● **WHAT YOU NEED TO DO**:
Restate the data that follows exactly as it stands, beginning with the first line and ending with the line that contains "32'h04000000) && (wsel != 2'd3);".

-- PROVIDED INFORMATION follows --

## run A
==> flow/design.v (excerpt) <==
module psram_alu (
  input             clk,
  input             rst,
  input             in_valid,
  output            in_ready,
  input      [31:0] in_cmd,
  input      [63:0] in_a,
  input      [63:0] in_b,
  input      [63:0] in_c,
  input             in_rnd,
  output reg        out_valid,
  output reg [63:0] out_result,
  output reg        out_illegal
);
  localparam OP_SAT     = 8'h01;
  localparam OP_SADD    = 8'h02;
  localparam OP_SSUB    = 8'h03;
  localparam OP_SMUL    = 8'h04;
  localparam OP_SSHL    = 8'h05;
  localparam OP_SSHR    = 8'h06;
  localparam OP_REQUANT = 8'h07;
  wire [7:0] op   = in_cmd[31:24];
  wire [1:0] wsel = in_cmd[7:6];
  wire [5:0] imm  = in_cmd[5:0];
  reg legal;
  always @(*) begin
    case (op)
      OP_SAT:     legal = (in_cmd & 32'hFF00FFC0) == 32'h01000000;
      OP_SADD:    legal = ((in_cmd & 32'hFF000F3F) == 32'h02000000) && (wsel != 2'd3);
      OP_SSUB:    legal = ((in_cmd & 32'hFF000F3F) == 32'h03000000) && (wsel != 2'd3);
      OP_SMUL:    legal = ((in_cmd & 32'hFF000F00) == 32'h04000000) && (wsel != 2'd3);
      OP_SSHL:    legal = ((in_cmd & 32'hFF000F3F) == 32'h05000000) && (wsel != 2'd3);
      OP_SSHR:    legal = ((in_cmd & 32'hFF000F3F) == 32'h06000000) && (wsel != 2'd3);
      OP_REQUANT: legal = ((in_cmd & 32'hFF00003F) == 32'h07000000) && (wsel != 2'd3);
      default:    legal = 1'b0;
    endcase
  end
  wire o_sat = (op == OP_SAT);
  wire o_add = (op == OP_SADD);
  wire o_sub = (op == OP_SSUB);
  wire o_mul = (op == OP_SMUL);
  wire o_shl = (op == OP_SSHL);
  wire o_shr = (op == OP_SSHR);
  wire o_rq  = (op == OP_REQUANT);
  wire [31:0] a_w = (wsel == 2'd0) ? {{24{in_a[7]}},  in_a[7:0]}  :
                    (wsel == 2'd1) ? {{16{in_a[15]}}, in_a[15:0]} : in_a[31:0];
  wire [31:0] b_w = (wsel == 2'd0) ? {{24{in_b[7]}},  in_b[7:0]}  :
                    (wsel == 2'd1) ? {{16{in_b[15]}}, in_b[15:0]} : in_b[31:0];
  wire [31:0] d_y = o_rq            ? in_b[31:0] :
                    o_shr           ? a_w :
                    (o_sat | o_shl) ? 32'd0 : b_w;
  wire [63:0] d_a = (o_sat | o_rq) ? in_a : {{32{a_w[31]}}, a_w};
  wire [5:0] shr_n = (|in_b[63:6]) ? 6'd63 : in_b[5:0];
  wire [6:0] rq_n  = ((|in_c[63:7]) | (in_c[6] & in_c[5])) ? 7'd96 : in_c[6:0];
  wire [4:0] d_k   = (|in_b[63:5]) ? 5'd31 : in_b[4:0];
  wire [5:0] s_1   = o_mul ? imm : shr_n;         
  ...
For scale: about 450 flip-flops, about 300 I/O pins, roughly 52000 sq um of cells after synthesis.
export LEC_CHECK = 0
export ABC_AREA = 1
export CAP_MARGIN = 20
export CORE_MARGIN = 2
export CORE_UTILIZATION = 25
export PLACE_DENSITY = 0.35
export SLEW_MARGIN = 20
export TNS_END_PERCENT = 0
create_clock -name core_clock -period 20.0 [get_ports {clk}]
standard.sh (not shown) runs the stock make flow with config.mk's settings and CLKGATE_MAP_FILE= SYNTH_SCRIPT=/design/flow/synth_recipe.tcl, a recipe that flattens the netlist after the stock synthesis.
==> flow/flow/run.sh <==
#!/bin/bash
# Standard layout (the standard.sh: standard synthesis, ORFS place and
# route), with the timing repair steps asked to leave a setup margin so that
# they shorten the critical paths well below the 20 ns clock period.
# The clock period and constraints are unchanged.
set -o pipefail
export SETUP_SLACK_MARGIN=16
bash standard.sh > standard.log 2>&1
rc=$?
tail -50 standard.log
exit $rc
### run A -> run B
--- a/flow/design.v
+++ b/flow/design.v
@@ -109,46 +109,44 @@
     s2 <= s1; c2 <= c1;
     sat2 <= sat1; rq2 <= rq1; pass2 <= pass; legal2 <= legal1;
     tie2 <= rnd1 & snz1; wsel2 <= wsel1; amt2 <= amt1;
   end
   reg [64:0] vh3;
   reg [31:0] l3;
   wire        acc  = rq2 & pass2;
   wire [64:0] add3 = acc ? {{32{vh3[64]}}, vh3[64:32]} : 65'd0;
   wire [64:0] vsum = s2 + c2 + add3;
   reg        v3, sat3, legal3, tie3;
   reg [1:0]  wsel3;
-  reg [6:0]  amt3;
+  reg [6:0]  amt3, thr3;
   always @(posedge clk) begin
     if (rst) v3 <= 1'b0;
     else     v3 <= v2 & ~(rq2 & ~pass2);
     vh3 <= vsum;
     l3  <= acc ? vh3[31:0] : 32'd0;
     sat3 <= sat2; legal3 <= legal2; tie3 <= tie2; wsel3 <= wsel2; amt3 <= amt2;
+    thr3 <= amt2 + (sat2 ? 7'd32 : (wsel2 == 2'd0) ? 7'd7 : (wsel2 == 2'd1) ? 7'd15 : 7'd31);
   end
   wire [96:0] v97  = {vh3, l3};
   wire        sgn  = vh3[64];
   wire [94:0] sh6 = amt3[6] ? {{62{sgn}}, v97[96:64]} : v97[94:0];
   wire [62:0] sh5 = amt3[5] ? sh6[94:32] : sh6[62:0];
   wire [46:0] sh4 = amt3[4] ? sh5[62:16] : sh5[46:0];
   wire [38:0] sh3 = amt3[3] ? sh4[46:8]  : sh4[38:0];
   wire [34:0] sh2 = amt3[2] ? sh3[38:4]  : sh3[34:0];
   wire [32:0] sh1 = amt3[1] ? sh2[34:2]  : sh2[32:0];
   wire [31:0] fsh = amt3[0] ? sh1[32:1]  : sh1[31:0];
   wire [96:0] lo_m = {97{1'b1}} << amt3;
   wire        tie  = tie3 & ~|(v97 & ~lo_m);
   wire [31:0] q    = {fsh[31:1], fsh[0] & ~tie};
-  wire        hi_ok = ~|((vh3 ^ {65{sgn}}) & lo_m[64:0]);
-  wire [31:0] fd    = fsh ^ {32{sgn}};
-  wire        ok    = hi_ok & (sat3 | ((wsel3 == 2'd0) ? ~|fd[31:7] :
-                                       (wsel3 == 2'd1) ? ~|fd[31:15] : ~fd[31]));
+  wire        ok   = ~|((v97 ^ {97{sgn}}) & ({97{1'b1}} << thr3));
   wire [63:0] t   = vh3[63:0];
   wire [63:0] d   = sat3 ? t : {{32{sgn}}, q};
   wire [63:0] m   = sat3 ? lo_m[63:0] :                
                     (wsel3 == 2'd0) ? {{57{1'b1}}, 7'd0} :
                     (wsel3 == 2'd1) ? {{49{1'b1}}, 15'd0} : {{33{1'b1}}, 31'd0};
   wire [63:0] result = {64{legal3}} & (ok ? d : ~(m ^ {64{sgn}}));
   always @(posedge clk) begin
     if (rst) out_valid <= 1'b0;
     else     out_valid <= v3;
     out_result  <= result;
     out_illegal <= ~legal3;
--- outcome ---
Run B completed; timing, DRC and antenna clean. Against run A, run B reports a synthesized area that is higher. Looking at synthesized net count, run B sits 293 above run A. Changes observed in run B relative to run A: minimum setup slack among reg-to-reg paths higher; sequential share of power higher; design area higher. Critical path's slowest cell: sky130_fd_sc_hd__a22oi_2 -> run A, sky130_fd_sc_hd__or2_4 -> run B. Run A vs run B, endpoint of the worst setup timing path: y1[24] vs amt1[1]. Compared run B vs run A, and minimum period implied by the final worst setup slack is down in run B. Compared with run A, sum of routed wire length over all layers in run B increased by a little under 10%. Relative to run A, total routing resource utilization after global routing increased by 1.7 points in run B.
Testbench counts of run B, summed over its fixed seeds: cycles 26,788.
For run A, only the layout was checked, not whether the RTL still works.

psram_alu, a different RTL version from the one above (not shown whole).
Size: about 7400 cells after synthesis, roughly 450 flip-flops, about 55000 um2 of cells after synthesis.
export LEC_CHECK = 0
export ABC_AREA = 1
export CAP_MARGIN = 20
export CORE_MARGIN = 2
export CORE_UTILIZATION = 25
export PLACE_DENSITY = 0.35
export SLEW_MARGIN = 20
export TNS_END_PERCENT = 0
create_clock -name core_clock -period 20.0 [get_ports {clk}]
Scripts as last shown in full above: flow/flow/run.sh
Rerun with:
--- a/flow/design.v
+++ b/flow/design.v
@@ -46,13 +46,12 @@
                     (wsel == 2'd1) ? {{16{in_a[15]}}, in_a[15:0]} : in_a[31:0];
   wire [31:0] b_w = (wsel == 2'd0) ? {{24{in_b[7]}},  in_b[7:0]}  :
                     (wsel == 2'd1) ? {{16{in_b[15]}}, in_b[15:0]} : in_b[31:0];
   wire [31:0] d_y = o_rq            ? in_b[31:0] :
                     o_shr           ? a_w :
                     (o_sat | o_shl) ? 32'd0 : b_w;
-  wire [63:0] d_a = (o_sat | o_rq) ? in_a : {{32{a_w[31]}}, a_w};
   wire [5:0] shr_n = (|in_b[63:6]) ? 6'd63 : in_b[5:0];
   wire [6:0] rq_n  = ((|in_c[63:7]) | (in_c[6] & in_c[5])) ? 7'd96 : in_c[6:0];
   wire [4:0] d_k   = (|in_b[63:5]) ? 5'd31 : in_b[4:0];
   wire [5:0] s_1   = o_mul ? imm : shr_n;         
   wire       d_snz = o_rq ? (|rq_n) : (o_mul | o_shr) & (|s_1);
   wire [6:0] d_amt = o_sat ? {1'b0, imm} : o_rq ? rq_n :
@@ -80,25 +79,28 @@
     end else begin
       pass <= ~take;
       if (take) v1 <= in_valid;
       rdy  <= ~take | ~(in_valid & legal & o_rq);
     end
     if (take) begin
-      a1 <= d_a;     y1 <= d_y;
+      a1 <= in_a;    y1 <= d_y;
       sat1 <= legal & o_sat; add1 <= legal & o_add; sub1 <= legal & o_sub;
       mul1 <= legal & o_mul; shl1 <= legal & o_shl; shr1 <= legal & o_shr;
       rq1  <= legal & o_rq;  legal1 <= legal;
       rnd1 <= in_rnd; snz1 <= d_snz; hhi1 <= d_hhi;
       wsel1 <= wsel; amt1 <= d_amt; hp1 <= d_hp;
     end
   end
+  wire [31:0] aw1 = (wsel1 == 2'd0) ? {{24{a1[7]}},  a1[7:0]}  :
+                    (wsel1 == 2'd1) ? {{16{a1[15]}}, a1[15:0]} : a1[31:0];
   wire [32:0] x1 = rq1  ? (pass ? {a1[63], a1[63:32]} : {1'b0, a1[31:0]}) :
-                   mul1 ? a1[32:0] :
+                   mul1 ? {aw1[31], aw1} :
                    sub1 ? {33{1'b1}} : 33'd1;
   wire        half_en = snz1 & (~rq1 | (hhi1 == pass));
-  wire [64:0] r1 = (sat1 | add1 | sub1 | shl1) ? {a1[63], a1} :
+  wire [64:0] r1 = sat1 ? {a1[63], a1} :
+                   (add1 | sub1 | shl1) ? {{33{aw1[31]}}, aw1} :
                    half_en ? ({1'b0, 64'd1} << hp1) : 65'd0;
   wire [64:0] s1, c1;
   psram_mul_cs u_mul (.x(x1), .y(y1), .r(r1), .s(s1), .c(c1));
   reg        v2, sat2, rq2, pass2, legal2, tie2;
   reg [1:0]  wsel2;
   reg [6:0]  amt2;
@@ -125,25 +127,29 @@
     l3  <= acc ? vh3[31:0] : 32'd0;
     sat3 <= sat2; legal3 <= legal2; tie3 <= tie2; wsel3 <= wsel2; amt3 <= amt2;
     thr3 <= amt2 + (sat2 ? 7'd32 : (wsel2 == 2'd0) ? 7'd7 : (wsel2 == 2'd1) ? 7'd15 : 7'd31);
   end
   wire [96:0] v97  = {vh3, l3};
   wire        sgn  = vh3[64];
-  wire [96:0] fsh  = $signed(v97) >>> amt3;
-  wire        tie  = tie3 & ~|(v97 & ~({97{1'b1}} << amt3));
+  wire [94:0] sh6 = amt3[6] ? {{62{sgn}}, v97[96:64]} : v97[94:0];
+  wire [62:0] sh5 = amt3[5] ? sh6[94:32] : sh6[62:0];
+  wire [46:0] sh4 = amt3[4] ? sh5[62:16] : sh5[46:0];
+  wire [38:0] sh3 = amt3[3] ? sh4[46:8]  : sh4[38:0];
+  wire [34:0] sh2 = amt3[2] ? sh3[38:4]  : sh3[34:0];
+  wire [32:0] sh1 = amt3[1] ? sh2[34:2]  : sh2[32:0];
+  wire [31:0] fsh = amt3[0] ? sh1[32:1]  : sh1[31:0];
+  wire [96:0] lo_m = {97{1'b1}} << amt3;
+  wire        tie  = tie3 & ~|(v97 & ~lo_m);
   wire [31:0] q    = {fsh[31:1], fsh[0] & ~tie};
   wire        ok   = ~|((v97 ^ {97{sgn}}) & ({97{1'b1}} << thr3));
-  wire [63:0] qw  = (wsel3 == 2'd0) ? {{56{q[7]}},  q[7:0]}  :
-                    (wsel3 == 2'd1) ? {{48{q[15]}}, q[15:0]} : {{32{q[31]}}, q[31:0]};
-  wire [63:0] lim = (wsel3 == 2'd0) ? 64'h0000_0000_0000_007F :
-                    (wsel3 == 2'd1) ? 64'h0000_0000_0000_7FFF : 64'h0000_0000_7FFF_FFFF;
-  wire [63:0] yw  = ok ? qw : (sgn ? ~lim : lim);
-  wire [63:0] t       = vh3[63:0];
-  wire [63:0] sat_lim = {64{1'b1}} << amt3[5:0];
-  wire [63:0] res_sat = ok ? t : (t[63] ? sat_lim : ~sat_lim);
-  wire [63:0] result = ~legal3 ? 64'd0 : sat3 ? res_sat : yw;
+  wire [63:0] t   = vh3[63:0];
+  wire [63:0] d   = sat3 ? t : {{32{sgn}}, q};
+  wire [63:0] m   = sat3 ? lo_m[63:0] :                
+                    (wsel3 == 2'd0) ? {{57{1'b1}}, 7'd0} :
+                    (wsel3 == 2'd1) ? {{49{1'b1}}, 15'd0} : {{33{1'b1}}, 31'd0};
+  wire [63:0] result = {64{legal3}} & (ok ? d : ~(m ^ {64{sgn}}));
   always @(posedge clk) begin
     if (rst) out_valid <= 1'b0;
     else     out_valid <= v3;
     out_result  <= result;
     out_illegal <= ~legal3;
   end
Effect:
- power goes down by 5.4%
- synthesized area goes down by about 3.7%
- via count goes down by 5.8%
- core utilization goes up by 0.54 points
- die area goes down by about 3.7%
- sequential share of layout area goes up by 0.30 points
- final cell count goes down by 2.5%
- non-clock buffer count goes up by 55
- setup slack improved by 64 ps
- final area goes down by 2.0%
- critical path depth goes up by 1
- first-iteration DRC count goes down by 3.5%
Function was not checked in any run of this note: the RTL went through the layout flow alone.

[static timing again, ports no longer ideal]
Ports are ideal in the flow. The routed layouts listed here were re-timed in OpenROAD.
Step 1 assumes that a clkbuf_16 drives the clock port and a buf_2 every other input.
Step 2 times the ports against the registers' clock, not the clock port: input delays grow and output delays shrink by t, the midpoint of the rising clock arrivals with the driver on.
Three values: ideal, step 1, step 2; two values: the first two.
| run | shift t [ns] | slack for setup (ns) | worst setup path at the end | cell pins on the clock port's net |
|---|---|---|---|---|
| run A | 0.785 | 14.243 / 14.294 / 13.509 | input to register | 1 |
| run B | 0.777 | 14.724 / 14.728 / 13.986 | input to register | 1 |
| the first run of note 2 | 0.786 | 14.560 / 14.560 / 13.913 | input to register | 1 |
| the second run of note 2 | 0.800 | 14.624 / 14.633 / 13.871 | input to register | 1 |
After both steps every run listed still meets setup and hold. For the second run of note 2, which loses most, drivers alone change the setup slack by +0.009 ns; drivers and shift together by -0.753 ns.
Source: an optimization exercise on an open RTL-to-GDS flow (aim: small area and a short achievable clock period). Production flows keep margins and buffers that such runs may drop.
In this exercise RTL edits were held to simulation tests only and were not proved equivalent to the original.
The flow treats the clock pin as an ideal source. Dropping or thinning the clock tree relies on that and would not hold on a real chip.
No activity file was given, so power comes from the tool's default toggle rates.

==> flow/design.v (excerpt) <==
module pte_rx (
    input  wire        clk,
    input  wire        rst,             
    input  wire        in_valid,
    input  wire [7:0]  in_byte,
    output reg         res_valid,
    output wire [7:0]  res_code,        
    output wire [15:0] res_data_len,    
    output wire [7:0]  res_opt_len,     
    output wire [2:0]  res_addr_ctl,    
    output wire        res_ext_hdr_valid,
    output wire [7:0]  res_ext_hdr,
    output wire [47:0] res_orig,        
    output wire        res_dest_valid,
    output wire [31:0] res_dest,        
    output wire [1:0]  res_kind,        
    output wire [31:0] res_data,        
    output wire [7:0]  res_subtel,      
    output wire [15:0] res_rssi_dbm     
);
clock: 5.0 ns
lec_check: 0
cap_margin: 20
core_margin: 2
core_utilization: 70
place_density: 0.8
setup_slack_margin: 3.0
slew_margin: 20
standard.sh (not shown) runs the stock make flow with config.mk's settings and CLKGATE_MAP_FILE= SYNTH_SCRIPT=/design/flow/synth_recipe.tcl, a recipe that flattens the netlist after the stock synthesis.
==> flow/flow/run.sh <==
#!/bin/bash
# Layout: the standard flow (standard synthesis included), with
# - port buffers of the smallest plain buffer instead of the delay buffer
#   that buffer_ports picks by itself;
# - a hand-built two-level clock tree (flow/cts_hook.tcl) in place of
#   TritonCTS's three-level one.
set -euo pipefail
bash standard.sh BUFFER_PORTS_ARGS="-buffer_cell sky130_fd_sc_hd__buf_1" \
  PRE_CTS_TCL="$PWD/flow/cts_hook.tcl" finish > standard_flow.log 2>&1
==> flow/flow/cts_hook.tcl <==
# PRE_CTS hook: build the clock tree by hand (see mycts.tcl) with two buffer
# levels instead of TritonCTS's three, then skip TritonCTS.
source [file join [file dirname [info script]] mycts.tcl]
set nsinks [llength [[[ord::get_db_block] findNet clk] getITerms]]
set nleaf [expr {max(4, ($nsinks + 19) / 20)}]
my_cts $nleaf 4 sky130_fd_sc_hd__clkbuf_16 sky130_fd_sc_hd__clkbuf_16
rename clock_tree_synthesis {}
proc clock_tree_synthesis { args } { puts "clock tree already built by cts_hook.tcl" }
set_propagated_clock [all_clocks]
==> flow/flow/mycts.tcl <==
# Two-level (or one-level) clock tree built by hand: the clock port drives
# NROOT buffers (or NLEAF leaf buffers directly when NROOT is 0); each leaf
# buffer drives one cluster of flip-flop clock pins, clustered by k-means on
# their placed locations.
proc my_cts { nleaf nroot leafcell rootcell } {
  set db [ord::get_db]
  set block [ord::get_db_block]
  set clknet [$block findNet clk]
  set sinks {}
  foreach it [$clknet getITerms] {
    lappend sinks $it
  }
  set n [llength $sinks]
  # sink locations
  set xs {}; set ys {}
  foreach it $sinks {
    set b [[$it getInst] getBBox]
    lappend xs [expr {([$b xMin] + [$b xMax]) / 2.0}]
    lappend ys [expr {([$b yMin] + [$b yMax]) / 2.0}]
  }
  # k-means, seeded along a sorted order
  set order [lsort -indices -real $xs]
  set cx {}; set cy {}
  for {set k 0} {$k < $nleaf} {incr k} {
    set i [lindex $order [expr {int(($k + 0.5) * $n / $nleaf)}]]
    lappend cx [lindex $xs $i]; lappend cy [lindex $ys $i]
  }
  for {set iter 0} {$iter < 50} {incr iter} {
    set asg {}
    for {set i 0} {$i < $n} {incr i} {
      set best 0; set bd 1e30
      for {set k 0} {$k < $nleaf} {incr k} {
        set d [expr {abs([lindex $xs $i] - [lindex $cx $k]) + abs([lindex $ys $i] - [lindex $cy $k])}]
        if {$d < $bd} { set bd $d; set best $k }
      }
      lappend asg $best
    }
    # balance: cap cluster size
    set sx [lrepeat $nleaf 0.0]; set sy [lrepeat $nleaf 0.0]; set sc [lrepeat $nleaf 0]
    for {set i 0} {$i < $n} {incr i} {
      set k [lindex $asg $i]
      lset sx $k [expr {[lindex $sx $k] + [lindex $xs $i]}]
      lset sy $k [expr {[lindex $sy $k] + [lindex $ys $i]}]
      lset sc $k [expr {[lindex $sc $k] + 1}]
    }
    for {set k 0} {$k < $nleaf} {incr k} {
      if {[lindex $sc $k] > 0} {
        lset cx $k [expr {[lindex $sx $k] / [lindex $sc $k]}]
        lset cy $k [expr {[lindex $sy $k] / [lindex $sc $k]}]
      }
    }
  }
  set lm [$db findMaster $leafcell]
  set rm [$db findMaster $rootcell]
  # root buffers
  set drv_nets {}
  if {$nroot > 0} {
    set mx 0.0; set my 0.0
    foreach x $cx y $cy { set mx [expr {$mx + $x}]; set my [expr {$my + $y}] }
    set mx [expr {$mx / $nleaf}]; set my [expr {$my / $nleaf}]
    for {set r 0} {$r < $nroot} {incr r} {
      set inst [odb::dbInst_create $block $rm "clkroot_$r"]
      set net [odb::dbNet_create $block "clknet_root_$r"]
      $net setSigType CLOCK
      [$inst findITerm A] connect $clknet
      [$inst findITerm X] connect $net
      $inst setLocation [expr {int($mx)}] [expr {int($my)}]
      $inst setPlacementStatus PLACED
      lappend drv_nets $net
    }
  } else {
    lappend drv_nets $clknet
  }
  for {set k 0} {$k < $nleaf} {incr k} {
    set inst [odb::dbInst_create $block $lm "clkleaf_$k"]
    set net [odb::dbNet_create $block "clknet_leaf_$k"]
    $net setSigType CLOCK
    [$inst findITerm A] connect [lindex $drv_nets [expr {$k % [llength $drv_nets]}]]
    [$inst findITerm X] connect $net
    $inst setLocation [expr {int([lindex $cx $k])}] [expr {int([lindex $cy $k])}]
    $inst setPlacementStatus PLACED
    for {set i 0} {$i < $n} {incr i} {
      if {[lindex $asg $i] == $k} {
        set it [lindex $sinks $i]
        $it disconnect
        $it connect $net
      }
    }
  }
  $clknet setSigType CLOCK
}
The starting point passed the timing, DRC and antenna checks.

-- PROVIDED INFORMATION concluded --

● **TASK RESULT**:
## run A
==> flow/design.v (excerpt) <==
module psram_alu (
  input             clk,
  input             rst,
  input             in_valid,
  output            in_ready,
  input      [31:0] in_cmd,
  input      [63:0] in_a,
  input      [63:0] in_b,
  input      [63:0] in_c,
  input             in_rnd,
  output reg        out_valid,
  output reg [63:0] out_result,
  output reg        out_illegal
);
  localparam OP_SAT     = 8'h01;
  localparam OP_SADD    = 8'h02;
  localparam OP_SSUB    = 8'h03;
  localparam OP_SMUL    = 8'h04;
  localparam OP_SSHL    = 8'h05;
  localparam OP_SSHR    = 8'h06;
  localparam OP_REQUANT = 8'h07;
  wire [7:0] op   = in_cmd[31:24];
  wire [1:0] wsel = in_cmd[7:6];
  wire [5:0] imm  = in_cmd[5:0];
  reg legal;
  always @(*) begin
    case (op)
      OP_SAT:     legal = (in_cmd & 32'hFF00FFC0) == 32'h01000000;
      OP_SADD:    legal = ((in_cmd & 32'hFF000F3F) == 32'h02000000) && (wsel != 2'd3);
      OP_SSUB:    legal = ((in_cmd & 32'hFF000F3F) == 32'h03000000) && (wsel != 2'd3);
      OP_SMUL:    legal = ((in_cmd & 32'hFF000F00) == 32'h04000000) && (wsel != 2'd3);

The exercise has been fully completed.